Olanda-Argentina, 2-4 dopo i rigori: un'altra "mano de Dios"

L'Albiceleste fa festa: Messi e soci battono l'Olanda ai rigori alla fine di una partita brutta e bloccata. La Pulce, Robben e Van Persie: deludono tutti i più attesi. Krul questa volta non entra, Romero fa l'eroe

ROMA - Non ha quei capelli riccioluti che in Argentina ancora conservano in una teca. Non ha quella faccia da scugnizzo che a Napoli ancora tatuano sulla pelle. Ma ha sulle spalle il suo numero, il Diez. E ha tra i suoi piedi le speranze di un popolo intero. Un popolo che stanotte può far festa per l'Argentina di Leo Messi - come quella di Maradona  nell'86 all'Azteca - è in finale di un Mondiale. Grazie a una partita, brutta, con l'Olanda vinta soltanto ai rigori. Grazie al solito, atavico, harakiri olandese, tipico di una Nazionale capace di sciogliersi e perdersi sempre quando conta di più. E grazie, mai come oggi, a Sergio Romero da Bernardo de Irigoyen: "el chiquito", il ragazzino terribile che regala un sogno a una Nazione. ​

Il primo tempo della partita è un inno alla noia fra paura di sbagliare e voglia di non prenderne. De Vrij, Vlaar e, all'occorrenza, Kuyt ingabbiano Leo Messi che per una sera tiene fede al suo nomignolo e in campo fa la "pulga". L'Albiceleste trova varchi solo sulla destra con Lavezzi che mette in difficoltà il titanico Martins Indi ma è tanto fumo e poco arrosto: Higuain non la vede praticamente mai. L'Olanda, invece, è costantemente, ossessivamente, la stessa. La trama di gioco è una: Sneijder prende palla al centro, alza la testa e lancia lungo per il "crack con pochi capelli ma tanto talento", Arjen Robben. Neanche l'ala del Bayern, però, può nulla contro i raddoppi di Rojo e Mascherano. Il gioco latita, le occasioni pure. La qualità non si vede. L'unico tiro in porta che crea qualche brivido all'arena de Sao Paolo porta la firma di Garay che, al 24', prova a girare in rete un angolo di Lavezzi ma non inquadra la porta di Cillessen. Prima, e unica, fiammata della partita, "annaffiata" dall'importanza della posta in palio e dalla forza reale di Argentina e Olanda, due squadre normali con due grandi fuoriclasse. 
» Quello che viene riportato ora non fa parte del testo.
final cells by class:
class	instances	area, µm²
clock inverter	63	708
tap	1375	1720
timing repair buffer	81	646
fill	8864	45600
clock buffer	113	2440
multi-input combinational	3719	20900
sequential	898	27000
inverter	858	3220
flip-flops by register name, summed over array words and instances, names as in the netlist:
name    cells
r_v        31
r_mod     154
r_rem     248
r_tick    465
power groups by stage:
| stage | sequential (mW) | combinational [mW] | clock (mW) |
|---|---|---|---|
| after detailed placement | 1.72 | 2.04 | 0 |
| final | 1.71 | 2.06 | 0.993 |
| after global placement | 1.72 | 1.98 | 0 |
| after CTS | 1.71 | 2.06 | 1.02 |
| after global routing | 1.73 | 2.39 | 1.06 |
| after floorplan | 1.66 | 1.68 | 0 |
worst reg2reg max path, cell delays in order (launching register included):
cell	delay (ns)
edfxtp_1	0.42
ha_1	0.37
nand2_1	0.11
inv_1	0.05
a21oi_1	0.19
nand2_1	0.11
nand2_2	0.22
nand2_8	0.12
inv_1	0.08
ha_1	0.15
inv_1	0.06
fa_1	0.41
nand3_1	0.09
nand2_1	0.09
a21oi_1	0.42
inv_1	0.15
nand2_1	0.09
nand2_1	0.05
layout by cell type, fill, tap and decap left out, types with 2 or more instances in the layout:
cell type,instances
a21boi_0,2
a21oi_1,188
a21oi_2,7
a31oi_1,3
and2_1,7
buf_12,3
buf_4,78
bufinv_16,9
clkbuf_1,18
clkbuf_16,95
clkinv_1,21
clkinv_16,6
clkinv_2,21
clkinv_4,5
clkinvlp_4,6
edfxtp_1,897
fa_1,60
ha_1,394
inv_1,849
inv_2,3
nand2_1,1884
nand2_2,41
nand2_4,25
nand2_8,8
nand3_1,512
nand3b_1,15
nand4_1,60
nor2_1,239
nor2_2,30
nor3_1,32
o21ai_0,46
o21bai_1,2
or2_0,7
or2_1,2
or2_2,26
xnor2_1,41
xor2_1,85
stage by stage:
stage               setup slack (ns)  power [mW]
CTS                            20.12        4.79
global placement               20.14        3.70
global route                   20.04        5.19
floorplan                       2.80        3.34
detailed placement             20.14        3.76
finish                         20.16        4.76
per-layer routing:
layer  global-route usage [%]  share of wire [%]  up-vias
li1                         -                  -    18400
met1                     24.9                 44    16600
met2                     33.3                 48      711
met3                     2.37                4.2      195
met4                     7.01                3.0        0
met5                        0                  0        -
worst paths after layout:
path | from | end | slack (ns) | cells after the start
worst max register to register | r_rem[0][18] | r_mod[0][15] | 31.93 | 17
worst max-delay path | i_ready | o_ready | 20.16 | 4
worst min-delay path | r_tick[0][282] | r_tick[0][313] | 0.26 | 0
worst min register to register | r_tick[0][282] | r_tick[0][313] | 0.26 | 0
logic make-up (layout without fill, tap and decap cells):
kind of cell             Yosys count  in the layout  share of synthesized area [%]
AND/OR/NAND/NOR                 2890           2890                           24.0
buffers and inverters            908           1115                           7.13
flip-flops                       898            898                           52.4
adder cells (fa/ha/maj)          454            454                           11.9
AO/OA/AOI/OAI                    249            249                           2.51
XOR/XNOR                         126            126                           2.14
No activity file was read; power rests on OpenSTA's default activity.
Grandi fuoriclasse che, purtroppo per lo spettacolo, restano negli spogliatoi anche nei secondi 45' di gioco, quando la gara continua a scorrere secondo lo spartito, per nulla indimenticabile, dell'inno alla noia. Gli unici brividi li regalano il fantasma di Van Persie in rovesciata prima e uno spuntato Higuain in estirada poi. Ma entrambi sono in fuorigioco. Sabella ci prova con Palacio e Aguero. A fare un figurone, come nel primo tempo, però sono ancora le difese. Vlaar, mostruoso, si veste da Ruud Krol - il libero della generazione da sogno dei tulipani anni '70 - e chiude su tutto e tutti, annichilendo Leo Messi. Mascherano prova a costruire, maluccio, e tappa ogni buco, superbamente. Soprattutto al 90' quando Robben torna quello mai decisivo nelle serate storiche e, a tu per tu con Romero, si fa rimontare dal centrocampista azulgrana che gli blocca il tiro verso la rete. E manda tutti ai supplementari. 

>>> GLI HIGHLIGHTS <<<

E' proprio l'olandese volante, al nono minuto del primo tempo supplementare, a provare a sparigliare le carte. Prende palla sulla destra, rientra - come sempre sontuosamente - sul sinistro e calcia. Romero blocca senza problemi. E' un fuoco di paglia. Un secondo e la gara torna sui suoi ritmi, blandi, soporiferi. Quindici minuti: non un tiro in porta, non un brivido. Almeno fino al nono, ancora, del secondo supplementare quando Palacio ha l'occasione di diventare eroe per una notte. Ma il colpo di testa dell'attaccante dell'Inter è debole e male indirizzato: Cillesen fa sua la sfera in scioltezza. E' il biglietto per la lotteria dei calci di rigore. E gli Orange si presentano senza il talismano Tim Krul, la mossa a sorpresa - riuscitissima - di Luis Van Gaal contro il Costa Rica ai quarti di finale.   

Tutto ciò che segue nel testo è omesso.